Given records START

Background: an optimization exercise with open tools, aiming at small area. Do not read the settings as production practice.
Function was checked by simulation only, so behaviour that the tests miss may differ from the original.
Power is estimated from default activity; no workload was simulated.

==> run a: inputs <==
Design rsc, start of the top module:
module rsc (
    input  wire       clk,
    input  wire       rst,
    input  wire [7:0] hb_addr,
    input  wire [7:0] hb_wdata,
    input  wire       hb_we,
    input  wire       hb_re,
    output wire [7:0] hb_rdata,
    output wire [3:0] cs_n,
    output wire       sclk,
    output wire       mosi,
    input  wire       miso,
    input  wire [3:0] rdy
);
Settings: LEC_CHECK=0, CAP_MARGIN=10, CORE_MARGIN=2, CORE_UTILIZATION=55, GPL_TIMING_DRIVEN=0, SETUP_SLACK_MARGIN=0.15, SLEW_MARGIN=10; clock period 10.0 ns.
standard.sh (not shown) runs the stock make flow with config.mk's settings and CLKGATE_MAP_FILE= SYNTH_SCRIPT=/design/flow/synth_recipe.tcl, a recipe that flattens the netlist after the stock synthesis.
==> flow/flow/run.sh <==
#!/bin/bash
# Layout flow: the standard flow (standard.sh) with these changes, none
# of which touches a register (the netlist keeps the standard synthesis's
# registers, names and cell types):
# - synthesis maps the DBUF read multiplexer (module rsc_rdmux of
#   rtl/rsc_spi.v) to a fixed gate netlist written by gen_rdmux.py (a222oi
#   gates and a NAND/NOR tree), which ABC does not find by itself;
# - the ABC script of synthesis maps for area instead of delay;
# - clock tree synthesis clusters more sinks per buffer (25 within 100 um),
#   with no dummy loads, for a smaller clock tree.
set -euo pipefail
HERE=$(pwd)

python3 "$HERE/flow/gen_rdmux.py" "$HERE/rdmux_cells.v" > "$HERE/gen_rdmux.log" 2>&1

# ORFS's synth.tcl with the read multiplexer replaced and the ABC script changed
sed -e "s#^\(\s*\)log_cmd abc {\*}\$abc_args#\1lset abc_args 1 $HERE/flow/abc_area.script\n\1log_cmd abc {*}\$abc_args#" \
    -e "s#^read_checkpoint .*1_1_yosys_canonicalize.rtlil\$#&\nread_verilog -overwrite $HERE/rdmux_cells.v#" \
    "$FLOW_HOME/scripts/synth.tcl" > "$HERE/synth_area.tcl"
grep -q "lset abc_args 1" "$HERE/synth_area.tcl"
grep -q "rdmux_cells.v" "$HERE/synth_area.tcl"

# The standard flow's synthesis script, sourcing the one above
sed "s#\$::env(SCRIPTS_DIR)/synth.tcl#$HERE/synth_area.tcl#" synth_recipe.tcl > "$HERE/synth_recipe_area.tcl"
grep -q "synth_area.tcl" "$HERE/synth_recipe_area.tcl"

# standard.sh with that synthesis script
sed "s#SYNTH_SCRIPT=[^ ]*#SYNTH_SCRIPT=$HERE/synth_recipe_area.tcl#" standard.sh > "$HERE/standard_area.sh"
grep -q "synth_recipe_area.tcl" "$HERE/standard_area.sh"

export CTS_ARGS="-sink_clustering_enable -repair_clock_nets -sink_clustering_size 25 -sink_clustering_max_diameter 100 -dont_use_dummy_load"

bash "$HERE/standard_area.sh" finish > "$HERE/flow_make.log" 2>&1
==> flow/flow/abc_area.script <==
&get -n
&st
&dch -f
&nf -p -R 1000 -F 8
&put
Other scripts of this flow, unchanged in this note and not shown: flow/flow/gen_rdmux.py
==> run b (differences from run a) <==
--- a/flow/design.v
+++ b/flow/design.v
@@ -79,30 +79,30 @@
     localparam [3:0] R_MISMATCH    = 4'h8;
     localparam [3:0] R_RX_EMPTY    = 4'h9;
     localparam [3:0] R_RX_FIFO_ERR = 4'hA;
     localparam [3:0] R_RX_OVERSIZE = 4'hB;
     localparam [3:0] R_RX_MALFORM  = 4'hC;
     localparam [4:0] S_IDLE   = 5'd0;
     localparam [4:0] S_CHECK  = 5'd1;
-    localparam [4:0] S_REG_W  = 5'd2;
-    localparam [4:0] S_REG_R  = 5'd3;
-    localparam [4:0] S_STROBE = 5'd4;
-    localparam [4:0] S_POLL   = 5'd5;
-    localparam [4:0] S_ACT    = 5'd6;
-    localparam [4:0] S_WAIT   = 5'd7;
-    localparam [4:0] S_TXCNT  = 5'd8;
-    localparam [4:0] S_SFTX   = 5'd9;
-    localparam [4:0] S_TXFIFO = 5'd10;
-    localparam [4:0] S_RXCNT  = 5'd11;
-    localparam [4:0] S_RXPOLL = 5'd12;
-    localparam [4:0] S_RXSFRX = 5'd13;
-    localparam [4:0] S_RXSRX  = 5'd14;
-    localparam [4:0] S_RXFIFO = 5'd15;
-    localparam [4:0] S_DF1    = 5'd16;
-    localparam [4:0] S_DF2    = 5'd17;
+    localparam [4:0] S_REG_W  = 5'd16;
+    localparam [4:0] S_REG_R  = 5'd17;
+    localparam [4:0] S_STROBE = 5'd22;
+    localparam [4:0] S_POLL   = 5'd23;
+    localparam [4:0] S_ACT    = 5'd24;
+    localparam [4:0] S_WAIT   = 5'd2;
+    localparam [4:0] S_TXCNT  = 5'd18;
+    localparam [4:0] S_SFTX   = 5'd25;
+    localparam [4:0] S_TXFIFO = 5'd20;
+    localparam [4:0] S_RXCNT  = 5'd19;
+    localparam [4:0] S_RXPOLL = 5'd26;
+    localparam [4:0] S_RXSFRX = 5'd27;
+    localparam [4:0] S_RXSRX  = 5'd28;
+    localparam [4:0] S_RXFIFO = 5'd21;
+    localparam [4:0] S_DF1    = 5'd3;
+    localparam [4:0] S_DF2    = 5'd4;
     reg [7:0] csr_cmd;
     reg [1:0] csr_mod;
     reg [7:0] csr_addr_hi;
     reg [7:0] csr_addr_lo;
     reg [7:0] csr_len;
     reg [7:0] csr_arg;
     reg [7:0] csr_max_polls;
@@ -122,14 +122,15 @@
     wire [3:0] asleep;
     reg [4:0]  state;
     reg [1:0]  seqt;       
     reg        flag;       
     reg        cs_low;
     reg        run;        
     reg [7:0]  shreg;      
+    reg        mosi_q;
     reg [12:0] cnt;
     wire [3:0] opcode = csr_cmd[3:0];
     wire [1:0] m      = csr_mod;
     wire [7:0] off    = csr_addr_lo;
     wire       is_ext = (csr_addr_hi == 8'h2F);
     wire       burst  = (csr_len > 8'd1);
     wire       st_busy = (state != S_IDLE);
@@ -146,21 +147,18 @@
     end
     wire [3:0] sk = csr_arg[3:0];
     wire [3:0] strobe_nib =
         (sk == 4'd0) ? 4'h0 : (sk == 4'd1) ? 4'h3 : (sk == 4'd2) ? 4'h4 :
         (sk == 4'd3) ? 4'h5 : (sk == 4'd4) ? 4'h1 : (sk == 4'd5) ? 4'h6 :
         (sk == 4'd6) ? 4'hA : (sk == 4'd7) ? 4'hB : (sk == 4'd8) ? 4'h9 : 4'hD;
     wire [3:0] target_nib = {1'b0, ~(seqt[1] & seqt[0]), ~(seqt[1] | seqt[0]), seqt[1]};
-    wire st_reg  = (state == S_REG_W) || (state == S_REG_R);
-    wire st_cnt  = (state == S_TXCNT) || (state == S_RXCNT);
-    wire st_fifo = (state == S_TXFIFO) || (state == S_RXFIFO);
-    wire st_txn  = st_reg || st_cnt || st_fifo ||
-                   (state == S_STROBE) || (state == S_POLL) || (state == S_ACT) ||
-                   (state == S_SFTX) || (state == S_RXPOLL) ||
-                   (state == S_RXSFRX) || (state == S_RXSRX);
+    wire st_reg  = (state[4:1] == 4'b1000);
+    wire st_cnt  = (state[4:1] == 4'b1001);
+    wire st_fifo = (state[4:1] == 4'b1010);
+    wire st_txn  = state[4];
     reg [7:0] hdr;
     always @(*) begin
         case (state)
             S_REG_W:  hdr = {1'b0, burst, is_ext ? 6'h2F : off[5:0]};
             S_REG_R:  hdr = {1'b1, burst, is_ext ? 6'h2F : off[5:0]};
             S_STROBE: hdr = {4'h3, strobe_nib};
             S_ACT:    hdr = (cur_state == 3'd6) ? 8'h3A :
@@ -172,33 +170,26 @@
             S_TXFIFO: hdr = 8'h7F;
             S_RXFIFO: hdr = 8'hFF;
             default:  hdr = 8'h3D;
         endcase
     end
     wire [1:0] b0 = st_fifo ? 2'b01 : (st_cnt || (st_reg && is_ext)) ? 2'b10 : 2'b11;
     wire [12:0] cnt_inc = cnt + 13'd1;
-    wire [7:0]  bcur    = cnt[11:4];       
-    wire [2:0]  bitn    = cnt[3:1];
-    wire        byte_end = run && cnt[0] && (bitn == 3'd7);
+    wire [7:0]  bcur    = cnt[12:5];       
+    wire [2:0]  bitn    = cnt[4:2];
+    wire        byte_end = run && (cnt[1:0] == 2'd3) && (bitn == 3'd7);
     wire        is_hdr  = bcur[7] && (bcur[1:0] == b0);
     wire [7:0]  rx      = {shreg[6:0], miso};
     wire [7:0] endv = (st_reg || (state == S_TXFIFO)) ? csr_len :
                       (state == S_RXFIFO) ? rx_count - 8'd2 :
                       st_cnt ? 8'd1 : 8'd0;
-    wire e_fin = run && !cnt[0] && (bitn == 3'd0) && (bcur == endv);
+    wire e_fin = run && (cnt[1:0] == 2'd0) && (bitn == 3'd0) && (bcur == endv);
     wire [7:0] dbuf_rd;
-    reg  [6:0] d_addr;
-    always @(*) begin
-        if (!st_busy)
-            d_addr = hb_addr[6:0];
-        else if (state == S_DF1 || state == S_DF2)
-            d_addr = rx_len[6:0];
-        else
-            d_addr = bcur[6:0];
-    end
+    wire [6:0] d_addr = st_busy ? bcur[6:0] : hb_addr[6:0];
+    wire [7:0] rxl_dec = rx_len - 8'd1;
     wire bc_m1 = bcur[7] && (bcur[1:0] == 2'b11);
     wire bc_m2 = bcur[7] && (bcur[1:0] == 2'b10);
     reg [7:0] outb;
     always @(*) begin
         outb = 8'h00;
         if (is_hdr)
             outb = hdr;
@@ -214,28 +205,28 @@
     end
     wire rdy_m = rdy[m];
     wire e_rdy = cs_low && !run;
     wire e_tmo = e_rdy && !rdy_m && cnt[10];
     wire d_we = st_busy ?
                 ((byte_end && !bcur[7] &&
                   ((state == S_REG_R && opcode != 4'd3) || state == S_RXFIFO)) ||
-                 (state == S_DF2)) :
+                 (state == S_DF1)) :
                 (hb_we && hb_addr[7]);
-    wire [7:0] d_wdata = rst ? 8'h00 : st_busy ? ((state == S_DF2) ? 8'h00 : rx) : hb_wdata;
+    wire [7:0] d_wdata = rst ? 8'h00 : st_busy ? ((state == S_DF1) ? 8'h00 : rx) : hb_wdata;
     rsc_spi u_dbuf (
         .clk  (clk),
         .rst  (rst),
         .addr (d_addr),
         .we   (d_we),
         .wdata(d_wdata),
         .rdata(dbuf_rd)
     );
     assign cs_n = cs_low ? ~(4'b0001 << m) : 4'b1111;
-    assign sclk = run && cnt[0];
-    assign mosi = outb[~bitn];
+    assign sclk = run && cnt[1];
+    assign mosi = mosi_q;
     reg [7:0] csr_rd;
     always @(*) begin
         case (hb_addr[4:0])
             5'h00: csr_rd = csr_cmd;
             5'h01: csr_rd = {6'd0, csr_mod};
             5'h02: csr_rd = csr_addr_hi;
             5'h03: csr_rd = csr_addr_lo;
@@ -289,21 +280,25 @@
             assign errcnt[gm]      = errcnt_q;
             assign asleep[gm]      = asleep_q;
         end
     endgenerate
     integer i;
     always @(posedge clk) begin
         if (!cs_low)
-            cnt <= (state == S_WAIT) ? cnt_inc : 13'd0;
+            cnt <= (state == S_WAIT || state == S_DF1) ? cnt_inc : 13'd0;
         else if (!run)
-            cnt <= rdy_m ? {1'b0, 6'b111111, b0, 4'b0000} : cnt_inc;
+            cnt <= rdy_m ? {6'b111111, b0, 5'b00000} : cnt_inc;
+        else if (e_fin)
+            cnt <= (state == S_RXFIFO) ? {rxl_dec, 5'b11111} : 13'd0;
         else
-            cnt <= e_fin ? 13'd0 : cnt_inc;
-        if (run && cnt[0])
+            cnt <= cnt_inc;
+        if (run && cnt[1:0] == 2'd3)
             shreg <= rx;
+        if (run && cnt[1:0] == 2'd0)
+            mosi_q <= outb[~bitn];
     end
     task finish;
         input [3:0] code;
         begin
             csr_result <= code;
             state      <= S_IDLE;
         end
@@ -430,21 +425,21 @@
                 S_WAIT: begin
                     if (cnt[12] && cnt[10]) begin
                         csr_last_polls <= csr_last_polls + 8'd1;
                         state          <= S_POLL;
                     end
                 end
                 S_DF1: begin
-                    rx_status2   <= dbuf_rd;
-                    rx_len       <= rx_len - 8'd1;
+                    rx_rssi      <= dbuf_rd;
                     rx_pkt_valid <= 1'b1;
                     state        <= S_DF2;
                 end
                 S_DF2: begin
-                    rx_rssi <= dbuf_rd;
+                    rx_status2 <= dbuf_rd;
+                    rx_len     <= rxl_dec;
                     finish(R_OK);
                 end
                 default: if (e_fin) begin
                     case (state)
                         S_REG_W: begin
                             if (opcode == 4'd3) state <= S_REG_R;
                             else finish(R_OK);
--- a/flow/flow/run.sh
+++ b/flow/flow/run.sh
@@ -4,14 +4,16 @@
 # registers, names and cell types):
 # - synthesis maps the DBUF read multiplexer (module rsc_rdmux of
 #   rtl/rsc_spi.v) to a fixed gate netlist written by gen_rdmux.py (a222oi
 #   gates and a NAND/NOR tree), which ABC does not find by itself;
 # - the ABC script of synthesis maps for area instead of delay;
 # - clock tree synthesis clusters more sinks per buffer (25 within 100 um),
 #   with no dummy loads, for a smaller clock tree.
+# - the buffer that every input and output port gets is buf_2 instead of the
+#   default clkdlybuf4s50_1: smaller and faster.
 set -euo pipefail
 HERE=$(pwd)
 
 python3 "$HERE/flow/gen_rdmux.py" "$HERE/rdmux_cells.v" > "$HERE/gen_rdmux.log" 2>&1
 
 # ORFS's synth.tcl with the read multiplexer replaced and the ABC script changed
 sed -e "s#^\(\s*\)log_cmd abc {\*}\$abc_args#\1lset abc_args 1 $HERE/flow/abc_area.script\n\1log_cmd abc {*}\$abc_args#" \
@@ -24,10 +26,11 @@
 sed "s#\$::env(SCRIPTS_DIR)/synth.tcl#$HERE/synth_area.tcl#" synth_recipe.tcl > "$HERE/synth_recipe_area.tcl"
 grep -q "synth_area.tcl" "$HERE/synth_recipe_area.tcl"
 
 # standard.sh with that synthesis script
 sed "s#SYNTH_SCRIPT=[^ ]*#SYNTH_SCRIPT=$HERE/synth_recipe_area.tcl#" standard.sh > "$HERE/standard_area.sh"
 grep -q "synth_recipe_area.tcl" "$HERE/standard_area.sh"
 
+export BUFFER_PORTS_ARGS="-buffer_cell sky130_fd_sc_hd__buf_2"
 export CTS_ARGS="-sink_clustering_enable -repair_clock_nets -sink_clustering_size 25 -sink_clustering_max_diameter 100 -dont_use_dummy_load"
 
 bash "$HERE/standard_area.sh" finish > "$HERE/flow_make.log" 2>&1
==> flow/flow/abc_area.script (replaced) <==
&get -n
&st
&dch -f
&nf -p -R 1000 -F 8
&st
&dch -f
&nf -p -R 1000 -F 8
&put
Settings changed: CAP_MARGIN 10 to 20, CORE_UTILIZATION 55 to 62, GPL_TIMING_DRIVEN 0 to 1, SETUP_SLACK_MARGIN 0.15 to 0.3, SLEW_MARGIN 10 to 20.
==> summary.txt <==
metric	run b	run a
Count of cells along the worst register-to-register path	18	19
Critical path arrival	7460 ps	7820 ps
Synth Area in Compound Gates	12.8%	12.4%
Outcome	complete, no violations	complete, no violations
Buffers excl. clock	113	139
Register area share after synthesis	75.0%	75.0%
Highest Signal Layer	met4	met5
TAP cells	978	1144
Worst setup path class	register to output port	input port to output port
Crit path launch type	register	input port
Detailed route wirelength on metal2	64700 um	66500 um
Power in sequential cells	7.48 mW	5.95 mW
Highest net fanout along the worst path	10	11
Total leakage power	16.5 nW	17.2 nW
Combinational gate power	2.87 mW	0.568 mW
Horizontal die dimension	281 um	298 um
Starting DRT DRC Count	6099	5739

## afterwards: timing with drivers on the ports
The results above use ideal ports. As a check the final layouts listed here were re-extracted and re-timed, cells and wires unchanged. Step 1 (the two cells are an assumption about what drives the block):
set clk [get_ports {clk}]
set_driving_cell -lib_cell sky130_fd_sc_hd__clkbuf_16 $clk
set_driving_cell -lib_cell sky130_fd_sc_hd__buf_2 [delete_from_list [all_inputs] $clk]
Step 2, shift: input delay + t, output delay - t, t = (earliest + latest rising clock arrival at the registers) / 2. This alone moves slack from input paths to output paths. Slacks: ideal ports / drivers / drivers and shift; pairs: ideal ports / drivers.
run	t (ns)	slack for setup (ns)	worst slew at a driven data input, ns
run a	0.706	0.181 / 0.149 / 0.149	0.05
run b	0.706	0.538 / 0.470 / 0.930	0.04
After both steps setup and hold are still met in every run listed. The setup slack of run a, which loses most, moves by -0.032 ns with the drivers and by -0.032 ns with both steps.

Given records END

> Exercise
Write out exactly the lines above from the line with "-289,21 +280,25 @@" through the line with "else if (e_fin)", both of them included, and leave out all other lines.

> Exercise answer
@@ -289,21 +280,25 @@
             assign errcnt[gm]      = errcnt_q;
             assign asleep[gm]      = asleep_q;
         end
     endgenerate
     integer i;
     always @(posedge clk) begin
         if (!cs_low)
-            cnt <= (state == S_WAIT) ? cnt_inc : 13'd0;
+            cnt <= (state == S_WAIT || state == S_DF1) ? cnt_inc : 13'd0;
         else if (!run)
-            cnt <= rdy_m ? {1'b0, 6'b111111, b0, 4'b0000} : cnt_inc;
+            cnt <= rdy_m ? {6'b111111, b0, 5'b00000} : cnt_inc;
+        else if (e_fin)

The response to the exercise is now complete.